Dr. Sears points out that the incidence of SIDS is dramatically higher in a crib versus a parent’s bed. Although there are cases of accidental smothering and entrapment, such situations are very rare. The September/October 2002 issue of Mothering Magazine presents research done throughout the whole world on the issue of safe sleep. They conclude that not only is sleeping with your baby safe, but it is actually much safer than having your baby sleep in a crib. Infants who sleep in a crib are twice as likely to suffer a sleep related fatality (including SIDS) than infants who sleep in bed with their parents.

Instead of warning parents not to sleep with their babies, Dr. Sears advocates teaching parents how to sleep safely in bed with their babies. Much of this is common sense, but here are the guidelines he suggests:

  • It is unlikely for baby to fall out of bed while sleeping next to mother. Dr. Sears compares it to a heat-seeking missiles; babies automatically gravitate toward a warm body. But to be on the safe side, place baby between mother and a guardrail or push the mattress flush against the wall and position baby between mother and the wall. Be sure there are no crevices that baby could sink into.
  • Place baby adjacent to mother, rather than between mother and father. Many mothers feel they are so physically and mentally aware of their baby’s presence even while sleeping, that it’s extremely unlikely they would roll over onto their baby. Some fathers, on the other hand, may not enjoy the same sensitivity of baby’s presence while asleep; so it is possible they might roll over on or throw out an arm onto baby. After a few months of sleep-sharing, most dads seem to develop a keen awareness of their baby’s presence.

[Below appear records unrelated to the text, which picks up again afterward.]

[src/design/number_to_ascii_digits.sv]
// Top level of number_to_ascii_digits: request register and character
// sequencer. Uses n2a_pkg and n2a_emit.
//
// Usage: a request (format code and 16-bit value) is taken at a rising edge
// where start is high and busy is low. The block answers with one character
// per cycle on result, each marked by strobe for exactly one cycle, most
// significant first, last_char set on the final one. Formats give 3, 2, 2,
// 2, 5 and 4 characters; codes 6 and 7 give none.
// The accepting edge fills the input register, the idle sequencer then
// loads the request, and the result register takes the first character
// after that. Throughput: one character per cycle; each request holds
// the sequencer until all its characters (5 for dec5) are out. The
// character sequencer is the limit; one request waits in the input register
// while the previous one is being emitted, and busy is high only while
// that register is full and cannot move on.
// Reset clears the input register and sequencer; no results are pending.
// The receiver cannot stall: results must be taken when strobe is high.
module number_to_ascii_digits import n2a_pkg::*; (
	input  logic clk,
	input  logic arst_n,
	input  logic start,
	output logic busy,
	input  req_t req,
	output logic strobe,
	output res_t result
);

	logic valid_s1;
	req_t req_s1;
	logic take;
	logic accept;

	n2a_emit u_emit (
		.clk     (clk),
		.arst_n  (arst_n),
		.in_valid(valid_s1),
		.in_req  (req_s1),
		.take    (take),
		.strobe  (strobe),
		.result  (result)
	);

	assign busy   = valid_s1 && !take;
	assign accept = start && !busy;

	always_ff @(posedge clk or negedge arst_n) begin
		if (!arst_n) begin
			valid_s1 <= 1'b0;
		end else if (accept) begin
			valid_s1 <= 1'b1;
		end else if (take) begin
			valid_s1 <= 1'b0;
		end
	end

	always_ff @(posedge clk) begin
		if (accept) begin
			req_s1 <= req;
		end
	end

endmodule

[config.mk]
export PLATFORM = sky130hd
export DESIGN_NAME = number_to_ascii_digits
export DESIGN_NICKNAME = d
export VERILOG_FILES = /design/src/design/n2a_pkg.sv /design/src/design/n2a_digit.sv /design/src/design/n2a_emit.sv /design/src/design/number_to_ascii_digits.sv
export SDC_FILE = /design/constraint.sdc
export NUM_CORES = 1
export LEC_CHECK = 0
export ABC_AREA = 1
export BUFFER_PORTS_ARGS = -buffer_cell sky130_fd_sc_hd__buf_2
export CORE_UTILIZATION = 30
export DETAILED_ROUTE_END_ITERATION = 10
export GPL_TIMING_DRIVEN = 0
export SYNTH_ARGS = -nofsm -noshare
export SYNTH_HDL_FRONTEND = slang
export SYNTH_SLANG_ARGS = --single-unit
[constraint.sdc]
create_clock -name clk -period 21.4 [get_ports clk]
set_input_delay 4.28 -clock clk [delete_from_list [all_inputs] [get_ports clk]]
set_output_delay 4.28 -clock clk [all_outputs]
set_load 0.01 [all_outputs]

  • Place baby to sleep on his back.
  • Use a large bed, preferably a queen-size or king-size. A king-size bed may wind up being your most useful piece of “baby furniture.” If you only have a cozy double bed, use the money that you would ordinarily spend on a fancy crib and other less necessary baby furniture and treat yourselves to a safe and comfortable king-size bed.
  • Some parents and babies sleep better if baby is still in touching and hearing distance, but not in the same bed. For them a bedside bassinet or co-sleeper is a good option. This arrangement gives parents and baby their own separate sleeping spaces yet, keeps baby within arm’s reach for easy nighttime care. Dr. Sears suggests the Arm’s Reach® Co-Sleeper® Bassinet (www.armsreach.com).

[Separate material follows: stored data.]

<file path="src/hw/rtl/dvt_pkg.sv">
// package for the detection vote table
// table geometry, derived widths, result codes and shared types
// no dependencies
package dvt_pkg;

	// table geometry
	localparam int TABLE_SLOTS = 16;
	localparam int COORD_BITS  = 12;

	// fixed field widths
	localparam int IN_COORD_W = 12;
	localparam int RADIUS_W   = 16;
	localparam int VOTE_W     = 16;
	localparam int SLOT_OUT_W = 4;

	// derived widths
	localparam int SLOT_W = (TABLE_SLOTS > 1) ? $clog2(TABLE_SLOTS) : 1;
	localparam int CNT_W  = $clog2(TABLE_SLOTS + 1);
	localparam int CMP_W  = ((COORD_BITS + 4 > RADIUS_W) ? COORD_BITS + 4 : RADIUS_W) + 1;

	localparam logic [VOTE_W-1:0] VOTE_MAX       = '1;
	localparam logic [VOTE_W-1:0] THRESHOLD_INIT = VOTE_W'(50);
	localparam logic [CNT_W-1:0]  CNT_FULL       = CNT_W'(TABLE_SLOTS);

	typedef logic [COORD_BITS-1:0] coord_t;
	typedef logic [RADIUS_W-1:0]   radius_t;
	typedef logic [VOTE_W-1:0]     vote_t;
	typedef logic [SLOT_W-1:0]     slot_idx_t;
	typedef logic [CNT_W-1:0]      count_t;

	// result codes
	typedef enum logic [1:0] {
		OUTCOME_VOTED   = 2'd0,
		OUTCOME_ADDED   = 2'd1,
		OUTCOME_DROPPED = 2'd2
	} outcome_t;

	// match search result
	typedef struct packed {
		logic      hit;
		slot_idx_t idx;
	} match_t;

endpackage

</file>
<file path="src/hw/rtl/detection_vote_table_top.sv">
// detection vote table top level: input register, table, update and result register
// depends on dvt_pkg and dvt_match
//
// Usage:
//   in channel: one detected circle per word (center_x, center_y, radius_q4),
//   taken at a rising edge with in_valid high and in_stall low.
//   out channel: one result word per detection (slot, outcome, vote_after,
//   confirmed), taken at a rising edge with out_valid high and out_stall low.
//   cfg channel: cfg_data writes confirm_threshold when cfg_valid and
//   cfg_ready are high; cfg_ready is always high. Write only while idle.
// Path: a detection taken is held in the input register; its result is
//   loaded into the output register when out_free is high and is offered from then.
// Throughput: one detection per cycle while the output is not stalled. The table
//   compare of all entries, the priority pick and the entry update all lie
//   between the input register and the output register.
// Reset: table emptied (entry count zero), threshold back to 50, both
//   pipeline registers empty.
// Stall: a held result keeps the output register; the input register still
//   takes one more detection, then in_stall rises until out_stall drops.
module detection_vote_table_top (
	input  logic                            clk,
	input  logic                            arst_n,
	// detection input
	input  logic                            in_valid,
	output logic                            in_stall,
	input  logic [dvt_pkg::IN_COORD_W-1:0]  center_x,
	input  logic [dvt_pkg::IN_COORD_W-1:0]  center_y,
	input  logic [dvt_pkg::RADIUS_W-1:0]    radius_q4,
	// result output
	output logic                            out_valid,
	input  logic                            out_stall,
	output logic [dvt_pkg::SLOT_OUT_W-1:0]  slot,
	output logic [1:0]                      outcome,
	output logic [dvt_pkg::VOTE_W-1:0]      vote_after,
	output logic                            confirmed,
	// threshold write
	input  logic                            cfg_valid,
	output logic                            cfg_ready,
	input  logic [dvt_pkg::VOTE_W-1:0]      cfg_data
);

	// input register
	logic              valid_s1;
	dvt_pkg::coord_t   cx_s1;
	dvt_pkg::coord_t   cy_s1;
	dvt_pkg::radius_t  rad_s1;

	// table
	dvt_pkg::coord_t   entry_x_q      [dvt_pkg::TABLE_SLOTS];
	dvt_pkg::coord_t   entry_y_q      [dvt_pkg::TABLE_SLOTS];
	dvt_pkg::radius_t  entry_radius_q [dvt_pkg::TABLE_SLOTS];
	dvt_pkg::vote_t    entry_vote_q   [dvt_pkg::TABLE_SLOTS];
	dvt_pkg::count_t   entry_count_q;

	dvt_pkg::vote_t    threshold_q;

	// output register
	logic              out_valid_q;
	logic [dvt_pkg::SLOT_OUT_W-1:0] slot_q;
	dvt_pkg::outcome_t outcome_q;
	dvt_pkg::vote_t    vote_q;
	logic              confirmed_q;

	// update path
	dvt_pkg::match_t   match;
	logic              out_free;
	logic              advance;
	logic              full;
	dvt_pkg::slot_idx_t fill_idx;
	dvt_pkg::vote_t    vote_cur;
	dvt_pkg::vote_t    vote_inc;
	logic              do_vote;
	logic              do_add;

	// handshakes
	assign out_free  = !out_valid_q || !out_stall;
	assign advance   = valid_s1 && out_free;
	assign in_stall  = valid_s1 && !out_free;
	assign cfg_ready = 1'b1;

	// input register
	always_ff @(posedge clk or negedge arst_n) begin
		if (!arst_n) begin
			valid_s1 <= 1'b0;
		end else if (!in_stall) begin
			valid_s1 <= in_valid;
		end
	end

	always_ff @(posedge clk) begin
		if (in_valid && !in_stall) begin
			cx_s1  <= dvt_pkg::COORD_BITS'(center_x);
			cy_s1  <= dvt_pkg::COORD_BITS'(center_y);
			rad_s1 <= radius_q4;
		end
	end

	// window search over the table
	dvt_match u_match (
		.entry_x      (entry_x_q),
		.entry_y      (entry_y_q),
		.entry_radius (entry_radius_q),
		.entry_count  (entry_count_q),
		.det_x        (cx_s1),
		.det_y        (cy_s1),
		.match        (match)
	);

	// vote and append decisions
	assign full     = entry_count_q == dvt_pkg::CNT_FULL;
	assign fill_idx = entry_count_q[dvt_pkg::SLOT_W-1:0];
	assign vote_cur = entry_vote_q[match.idx];
	assign vote_inc = (vote_cur == dvt_pkg::VOTE_MAX) ? vote_cur : vote_cur + 1'b1;
	assign do_vote  = advance && match.hit;
	assign do_add   = advance && !match.hit && !full;

	// table payload
	always_ff @(posedge clk) begin
		if (do_vote) begin
			entry_vote_q[match.idx] <= vote_inc;
		end
		if (do_add) begin
			entry_x_q[fill_idx]      <= cx_s1;
			entry_y_q[fill_idx]      <= cy_s1;
			entry_radius_q[fill_idx] <= rad_s1;
			entry_vote_q[fill_idx]   <= '0;
		end
	end

	// fill count and threshold
	always_ff @(posedge clk or negedge arst_n) begin
		if (!arst_n) begin
			entry_count_q <= '0;
			threshold_q   <= dvt_pkg::THRESHOLD_INIT;
		end else begin
			if (do_add) begin
				entry_count_q <= entry_count_q + 1'b1;
			end
			if (cfg_valid && cfg_ready) begin
				threshold_q <= cfg_data;
			end
		end
	end

	// output register valid
	always_ff @(posedge clk or negedge arst_n) begin
		if (!arst_n) begin
			out_valid_q <= 1'b0;
		end else if (out_free) begin
			out_valid_q <= valid_s1;
		end
	end

	// output register payload
	always_ff @(posedge clk) begin
		if (advance) begin
			priority if (match.hit) begin
				slot_q      <= dvt_pkg::SLOT_OUT_W'(match.idx);
				outcome_q   <= dvt_pkg::OUTCOME_VOTED;
				vote_q      <= vote_inc;
				confirmed_q <= vote_inc > threshold_q;
			end else if (!full) begin
				slot_q      <= dvt_pkg::SLOT_OUT_W'(fill_idx);
				outcome_q   <= dvt_pkg::OUTCOME_ADDED;
				vote_q      <= '0;
				confirmed_q <= 1'b0;
			end else begin
				slot_q      <= '0;
				outcome_q   <= dvt_pkg::OUTCOME_DROPPED;
				vote_q      <= '0;
				confirmed_q <= 1'b0;
			end
		end
	end

	assign out_valid  = out_valid_q;
	assign slot       = slot_q;
	assign outcome    = outcome_q;
	assign vote_after = vote_q;
	assign confirmed  = confirmed_q;

	// checks

	// fill count never runs past the table
	a_count_bound: assert property (@(posedge clk) disable iff (!arst_n)
		entry_count_q <= dvt_pkg::CNT_FULL)
		else $error("entry count beyond table size");

	// an unmatched detection with room left grows the table by one
	a_add_grows: assert property (@(posedge clk) disable iff (!arst_n)
		do_add |=> entry_count_q == $past(entry_count_q) + 1'b1)
		else $error("append did not bump entry count");

	// only a voted-up entry can be confirmed
	a_confirm_voted: assert property (@(posedge clk) disable iff (!arst_n)
		out_valid_q && confirmed_q |-> outcome_q == dvt_pkg::OUTCOME_VOTED)
		else $error("confirmed result without a vote");

	// a dropped detection only when the table was full
	a_drop_full: assert property (@(posedge clk) disable iff (!arst_n)
		advance && !match.hit |-> full || do_add)
		else $error("detection dropped with room in table");

	// table is untouched while the result register holds
	a_hold_table: assert property (@(posedge clk) disable iff (!arst_n)
		out_valid_q && out_stall |=> entry_count_q == $past(entry_count_q))
		else $error("table changed during output stall");

endmodule

</file>
<file path="src/hw/rtl/dvt_match.sv">
// parallel window compare of one detection against every live table entry
// picks the highest-indexed hit; depends on dvt_pkg
module dvt_match (
	input  dvt_pkg::coord_t  entry_x      [dvt_pkg::TABLE_SLOTS],
	input  dvt_pkg::coord_t  entry_y      [dvt_pkg::TABLE_SLOTS],
	input  dvt_pkg::radius_t entry_radius [dvt_pkg::TABLE_SLOTS],
	input  dvt_pkg::count_t  entry_count,
	input  dvt_pkg::coord_t  det_x,
	input  dvt_pkg::coord_t  det_y,
	output dvt_pkg::match_t  match
);

	logic [dvt_pkg::TABLE_SLOTS-1:0] hit_vec;
	logic [dvt_pkg::CMP_W-1:0]       dx;
	logic [dvt_pkg::CMP_W-1:0]       dy;

	// detection centre scaled to q.4
	assign dx = dvt_pkg::CMP_W'({det_x, 4'b0000});
	assign dy = dvt_pkg::CMP_W'({det_y, 4'b0000});

	// one compare lane per entry, strict square window on both axes
	for (genvar g = 0; g < dvt_pkg::TABLE_SLOTS; g++) begin : g_lane
		logic [dvt_pkg::CMP_W-1:0] ex;
		logic [dvt_pkg::CMP_W-1:0] ey;
		logic [dvt_pkg::CMP_W-1:0] r;
		logic                      live;
		logic                      in_x;
		logic                      in_y;

		assign ex   = dvt_pkg::CMP_W'({entry_x[g], 4'b0000});
		assign ey   = dvt_pkg::CMP_W'({entry_y[g], 4'b0000});
		assign r    = dvt_pkg::CMP_W'(entry_radius[g]);
		assign live = dvt_pkg::count_t'(g) < entry_count;
		assign in_x = (ex < dx + r) && (dx < ex + r);
		assign in_y = (ey < dy + r) && (dy < ey + r);
		assign hit_vec[g] = live && in_x && in_y;
	end

	// highest index wins
	always_comb begin
		match.hit = 1'b0;
		match.idx = '0;
		for (int i = 0; i < dvt_pkg::TABLE_SLOTS; i++) begin
			if (hit_vec[i]) begin
				match.hit = 1'b1;
				match.idx = dvt_pkg::slot_idx_t'(i);
			end
		end
	end

endmodule

</file>
<file path="config.mk">
export PLATFORM = sky130hd
export DESIGN_NAME = detection_vote_table_top
export DESIGN_NICKNAME = d
export VERILOG_FILES = /design/src/hw/rtl/dvt_pkg.sv /design/src/hw/rtl/detection_vote_table_top.sv /design/src/hw/rtl/dvt_match.sv
export SDC_FILE = /design/constraint.sdc
export NUM_CORES = 2
export LEC_CHECK = 0
export BUFFER_PORTS_ARGS = -buffer_cell sky130_fd_sc_hd__buf_2
export CORE_MARGIN = 2
export CORE_UTILIZATION = 35
export CTS_CLUSTER_SIZE = 24
export DETAILED_ROUTE_END_ITERATION = 8
export SLEW_MARGIN = 30
export SYNTH_ARGS = -nofsm -noshare
export SYNTH_HDL_FRONTEND = slang
export SYNTH_HIERARCHICAL = 1
export SYNTH_SLANG_ARGS = --single-unit
</file>
<file path="constraint.sdc">
create_clock -name clk -period 14 [get_ports clk]
set_input_delay 0.7 -clock clk [delete_from_list [all_inputs] [get_ports clk]]
set_output_delay 0.7 -clock clk [all_outputs]
set_load 0.02 [all_outputs]
</file>
# Word-level counts from Yosys, hierarchy flattened
# Memories as Yosys holds them, arrays and structs flattened.
# Index checks and enable logic that the tools add are counted.
[totals] ff_bits=726 n_memories=1 wordCells=325 inputBits=61 mem_bits_rw=256
[op_classes] n_lt_le_gt_ge=83 muxes=34 bitwise=1 eq_ne=2 reduce_logical=79 addsub=66
[memory_table] memory="entry_vote_q" depth=16 word_bits=16 rd=1 rd_ports_with_merged_regs=0 wr=1 line="detection_vote_table_top.sv:52" source="dvt_pkg::vote_t entry_vote_q [dvt_pkg::TABLE_SLOTS];"
[ops] cell="adder 16 x 16 -> 17 bit" count=64
[ops] cell="less-than comparator 16 x 17 -> 1 bit" count=64
[ops] cell="bitwise mux 192 bit" count=2
[ops] cell="bitwise mux 256 bit" count=1
[ops] cell="2-to-1 mux 5 bit" count=16
[ops] cell="logical AND 1 bit" count=71
[ops] cell="demux 16 bit (select 4 bit)" count=1
[ops] cell="demux 12 bit (select 4 bit)" count=1
[ops] cell="2-to-1 mux 16 bit" count=3
[ops] cell="less-than comparator 4 x 5 -> 1 bit, first input constant" count=8
[ops] cell="less-than comparator 3 x 5 -> 1 bit, first input constant" count=4
[ops] cell="adder 16 x 1 -> 16 bit, second input constant" count=1
[ops] cell="equality test 16 bit, second input constant" count=1
[ops] cell="> comparator 16 bit" count=1
[ops] cell="OR reduction 16 bit" count=1
[ops] cell="2-to-1 mux 12 bit" count=1
[ops] cell="2-to-1 mux 4 bit" count=3
[ops] cell="less-than comparator 1 x 5 -> 1 bit, first input constant" count=2
[ops] cell="less-than comparator 2 x 5 -> 1 bit, first input constant" count=2
[ops] cell="zero test 1 bit" count=6
[ops] cell="adder 5 x 1 -> 5 bit, second input constant" count=1
[ops] cell="equality test 5 bit, second input constant" count=1
[ops] cell="greater-or-equal comparator 5 bit, second input constant" count=1
[ops] cell="less-than comparator 5 x 1 -> 1 bit, second input constant" count=1
[ops] cell="other kinds (4)" count=8

# Longest topological paths before layout
[depth] depth_word=28 ltp_mapped=44 ltp_nobuf=40

# Cells and area by module
# Netlist, hierarchy kept.
[modules_own_cells] mod="dvt_match" seq_area_each_um2=0.0 instances=1 area_each_um2=45837.7 cells_per_inst=5774
[modules_own_cells] mod="detection_vote_table_top" seq_area_each_um2=29376.9 instances=1 area_each_um2=33088.0 cells_per_inst=1400

# Least setup slack after synthesis
# Ideal clock, no wire load.
[synth_timing] path_kind="register to register" startpoint="reg cx_s1[1]" endpoint="reg entry_radius_q[192] (netlist name) (enable)" setup_slack_ps=4162 required_ps=13513 setup_time_ps=487 synth_period_minus_slack_ps=9838 path_stages_with_launch=27 arrival_time_ps=9351 cell_sequence="edfxtp_1 > ha_1 > a21o_1 > a21oi_1 > o21bai_1 > a21oi_1 > o21bai_1 > a21oi_1 > o21ai_0 > o41ai_1 > xor2_1 > ha_1 > nand4_1 > nor4_1 > o21ai_0 > or3_1 > a221oi_1 > nor4b_1 > nor3_4 > nand3b_2 > or4b_1 > clkbuf_1 > a31oi_1 > and2_1 > clkbuf_1 > nand2_1 > nor3_1"
[synth_lines] item="start, declared" line="detection_vote_table_top.sv:44" source="dvt_pkg::coord_t cx_s1;"
[synth_lines] item="start signal, assigned" line="detection_vote_table_top.sv:92" source="cx_s1 <= dvt_pkg::COORD_BITS'(center_x);"
[synth_lines] item="end signal, assigned by index" line="detection_vote_table_top.sv:125" source="entry_radius_q[fill_idx] <= rad_s1;"
[synth_lines] item="end, declared" line="detection_vote_table_top.sv:51" source="dvt_pkg::radius_t entry_radius_q [dvt_pkg::TABLE_SLOTS];"

==> impl_metrics.yaml <==
worst_setup_path:
  reg2regPathDepth: 40
  end_kind: "flip-flop"
  cpMostUsedCell: "o21a_1"
  r2r_start: "cy_s1[1]$_DFFE_PP_"
  crit_type: "reg2reg"
  critical-path-top-delay-family: "compound AO/OA/AOI/OAI gates"
  cp.arrival_ns: 11.13
  startpoint: "cy_s1[1]$_DFFE_PP_"
  worst-path-buf-inv: 3
  cp.depth: 40
  rrSetupSlack_ns: 3.40
  crit_path_end: "confirmed$_SDFFCE_PN0P_"
  cpPeakStageDelay_ns: 0.71
  worstPathMaxFanout: 52
  worstPathRequired_ns: 14.52
  start_kind: "flip-flop"
  slowest_stage: "edfxtp_1"
  r2r_end: "confirmed$_SDFFCE_PN0P_"
finish:
  regArea_sq_um: 29400
  drive_above_1_share_pct: 7.39
  final_util_pct: 39.3
  layout_common_cells: "ha_1 (1557), edfxtp_1 (959), a21oi_1 (571)"
  final_area_sq_um: 88200
  mostFrequentLayoutCell: "ha_1"
  nets: 9121
  fill_cells: 21300
  area.growth.synth_to_final_pct: 11.8
  multi_input_area_sq_um: 48100
route:
  drt-initial-drc-count: 4443
  drt-vias-per-instance: 5.56
  drtPass1Iterations: 6
  drc_errors: 0
  vias: 58600
  wl_mm: 226
  avgRoutedWirePerCell_um: 21.4
  ant_nets: 0
pwr:
  switching_share_pct: 39.4
  p_comb_share_pct: 45.0
  seqPwrFrac_pct: 33.0
  worst_ir_drop_vdd_uv: 448
  power_density_nw_per_um2: 170
  internal-power_mw: 9.08
  leakagePower_nw: 36.4
  power_mw: 15.0
  clkPwrFrac_pct: 22.1
  p_sw_mw: 5.91
synthesis:
  syn-cell-area_sq_um: 78900
  async_flop_share_pct: 2.34
  postSynthNetCount: 8856
  synth_top_area_share_pct: 36.5
  synth_edf_count: 959
  ys.warnings.count: 6
  synthCells: 7174
  synth_cell_types: 106
  ys_ff_latch: 982
  ys.flop_type: "edfxtp_1"
  ys_seq_area_share_pct: 37.2
  syn_area_per_cell_sq_um: 11.0
  ys_top_cells_by_area: "edfxtp_1 (36%), ha_1 (25%), a21oi_1 (3.6%), xnor2_1 (3.3%), xor2_1 (3.3%)"
  synth_area_leader_cell: "edfxtp_1"
clocking:
  clock_latency_ns: 0.81
  cts_buffers: 116
  cts_root_buf: "clkbuf_16"
  clk_pin_slew_ns: 0.06
  clock_sinks: 982
  cts_tree: "done"
  cts_setup_buffers: 0
  htree_levels: 3
  cts_buffer_depth: 3
floorplanning:
  initial_utilization_pct: 35.2
  io_pins: 87
  dieArea_sq_um: 229000
  die_x_um: 479
  die_h_um: 479
  num_rows: 174
  core_sq_um: 224000
timing:
  worst_pin_slew_ns: 0.950
  finalClockSkew_ns: 0.0766
  drv_slew: 0
  finalSetupTns_ns: 0
  slew_headroom_pct: 35.7
  fmax_mhz: 94.3
  rsz0062_at_grt: "false"
  period_needed_ns: 10.60
  setup_violations: 0
  timing.final.crit_share_pct: 75.7
  hold_viol_final: 0
status:
  outcome: "finished, final reports clean"
global_route:
  grt_pass1_wl_mm: 343
  grt_pass1_vias: 58400
  grt_overflow: 0
  grt_start_max_net_pins: 62
  grt_usage_pct: 19.2
  grt_antenna_before_repair: 17
placed_design:
  hpwl_mm: 153
  placed_cell_area_sq_um: 84000
  globalplace.congestion: 0.865
  portBuffers: 85
min_path:
  hold_class: "in2reg"
flow_run:
  cap_violations: 0
[cells by family after synthesis]
logic type	count (synthesis)	share of synthesized area [%]
compound gates	2047	17.0
xor+xnor	599	6.65
fa+ha+maj	1621	26.3
buf+inv	420	2.10
flops	982	37.2
mux	78	2.04
other cells	1	0.00475
simple gates	1426	8.64
[metal layers]
metal | part of all wire [%] | vias up | routed length [um] | global-route usage [%]
met5 | 0 | - | 0 | 0
met4 | 3.5 | 0 | 7900 | 6.77
met3 | 5.5 | 354 | 12500 | 2.61
met2 | 47 | 1603 | 107000 | 32.8
met1 | 44 | 28500 | 98500 | 24.8
li1 | - | 28100 | - | -
[power groups by stage]
stage	combinational (mW)	sequential (mW)	clock [mW]
CTS	6.79	4.95	3.38
finish	6.74	4.94	3.31
detailed placement	6.76	5.01	0
global route	7.41	4.98	3.49
global placement	6.62	5.00	0
floorplan	4.48	5.05	0
[worst reg2reg max path, delay by kind of cell (launching register included)]
kind,cells,cell delay (ns)
AO/OA/AOI/OAI,21,4.48
XOR/XNOR,1,0.10
adder cells (fa/ha/maj),3,0.86
buffers and inverters,3,0.87
flip-flops,1,0.71
multiplexers,4,1.31
AND/OR/NAND/NOR,8,2.03
[cells in the mapped netlist, types with 47 or more instances]
master     instances
xor2_1           298
a21oi_1          571
o21ai_0          405
nand4_1           47
inv_1            381
o21bai_1         163
mux4_2            65
o21a_1           128
a211oi_1          70
nor3_1           145
ha_1            1557
xnor2_1          301
o41ai_1           49
edfxtp_1         959
a2111oi_0         58
a21o_1           219
fa_1              64
nor2_1           457
nor2b_1           61
o211ai_1          60
nand3_1           84
nand2_1          336
nand2b_1          78
[cell type report]
type	instances	share of cell area, %
tap	2992	4.24
timing repair buffer	185	1.59
clock inverter	92	1.35
multi-input combinational	5772	54.5
sequential	982	33.3
clock buffer	129	3.37
antenna	9	0.0255
inverter	382	1.63
[how the worst min path moves through the flow]
stage / startpoint / end / slack [ns] / cells past startpoint
2_1_floorplan: arst_n / entry_count_q[0]$_DFFE_PN0P_ / 0.40 / 0
3_5_place_dp: valid_s1$_DFFE_PN0N_ / out_valid$_DFFE_PN0N_ / 0.47 / 1
4_1_cts: radius_q4[13] / rad_s1[13]$_DFFE_PP_ / 0.04 / 1
5_1_grt: radius_q4[14] / rad_s1[14]$_DFFE_PP_ / 0.07 / 1
6_report: radius_q4[14] / rad_s1[14]$_DFFE_PP_ / 0.11 / 1
3_3_place_gp: valid_s1$_DFFE_PN0N_ / out_valid$_DFFE_PN0N_ / 0.47 / 1
[per-stage QoR]
step | instances | setup WS, ns | hold WS, ns
6_report | 10500 | 3.40 | 0.114
5_1_grt | 10500 | 2.65 | 0.0702
4_1_cts | 10500 | 3.38 | 0.0450
3_5_place_dp | 10300 | 3.38 | 0.473
3_3_place_gp | 10300 | 3.27 | 0.468
2_1_floorplan | 7174 | 4.16 | 0.404
[state kept, by name, indices dropped and copies added (netlist names)]
signal,count
entry_radius_q,256
entry_vote_q,256
entry_x_q,192
entry_y_q,192
rad_s1,16
threshold_q,16
vote_after,16
cx_s1,12
cy_s1,12
entry_count_q,5
slot,4
outcome,2
confirmed,1
out_valid,1
valid_s1,1
[repair_timing]
item / in CTS / in global routing
hold buffers: 1 / 0
resized for setup: 0 / 0
hold endpoints to repair: 20 / 0
(Power assumes the default switching activity.)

  • Do not sleep with your baby if:
    1. You are under the influence of any drug, alcohol, or tranquilizers. If you are drunk or drugged, these chemicals lessen your arousability from sleep.
    2. You are extremely obese. Obesity itself may cause sleep apnea in the mother, in addition to the smothering risk.
    3. You are exhausted from sleep deprivation. This lessens your awareness of your baby and your arousability from sleep.
    4. You are sleeping on a cushiony surface, such as a waterbed or couch.
  • Don’t allow older siblings to sleep with a baby under nine months. Sleeping children do not have the same awareness of tiny babies as do parents, and too small or too crowded a bed space is an unsafe sleeping arrangement for a tiny baby.
  • Don’t overheat or overbundle baby. Be particularly aware of overbundling if baby is sleeping with a parent. Other warm bodies are an added heat source.
  • Don’t wear lingerie with string ties longer than eight inches. Ditto for dangling jewelry. Baby may get caught in these entrapments.
  • Avoid pungent hair sprays, deodorants, and perfumes. Not only will these camouflage the natural maternal smells that baby is used to and attracted to, but foreign odors may irritate and clog baby’s tiny nasal passages.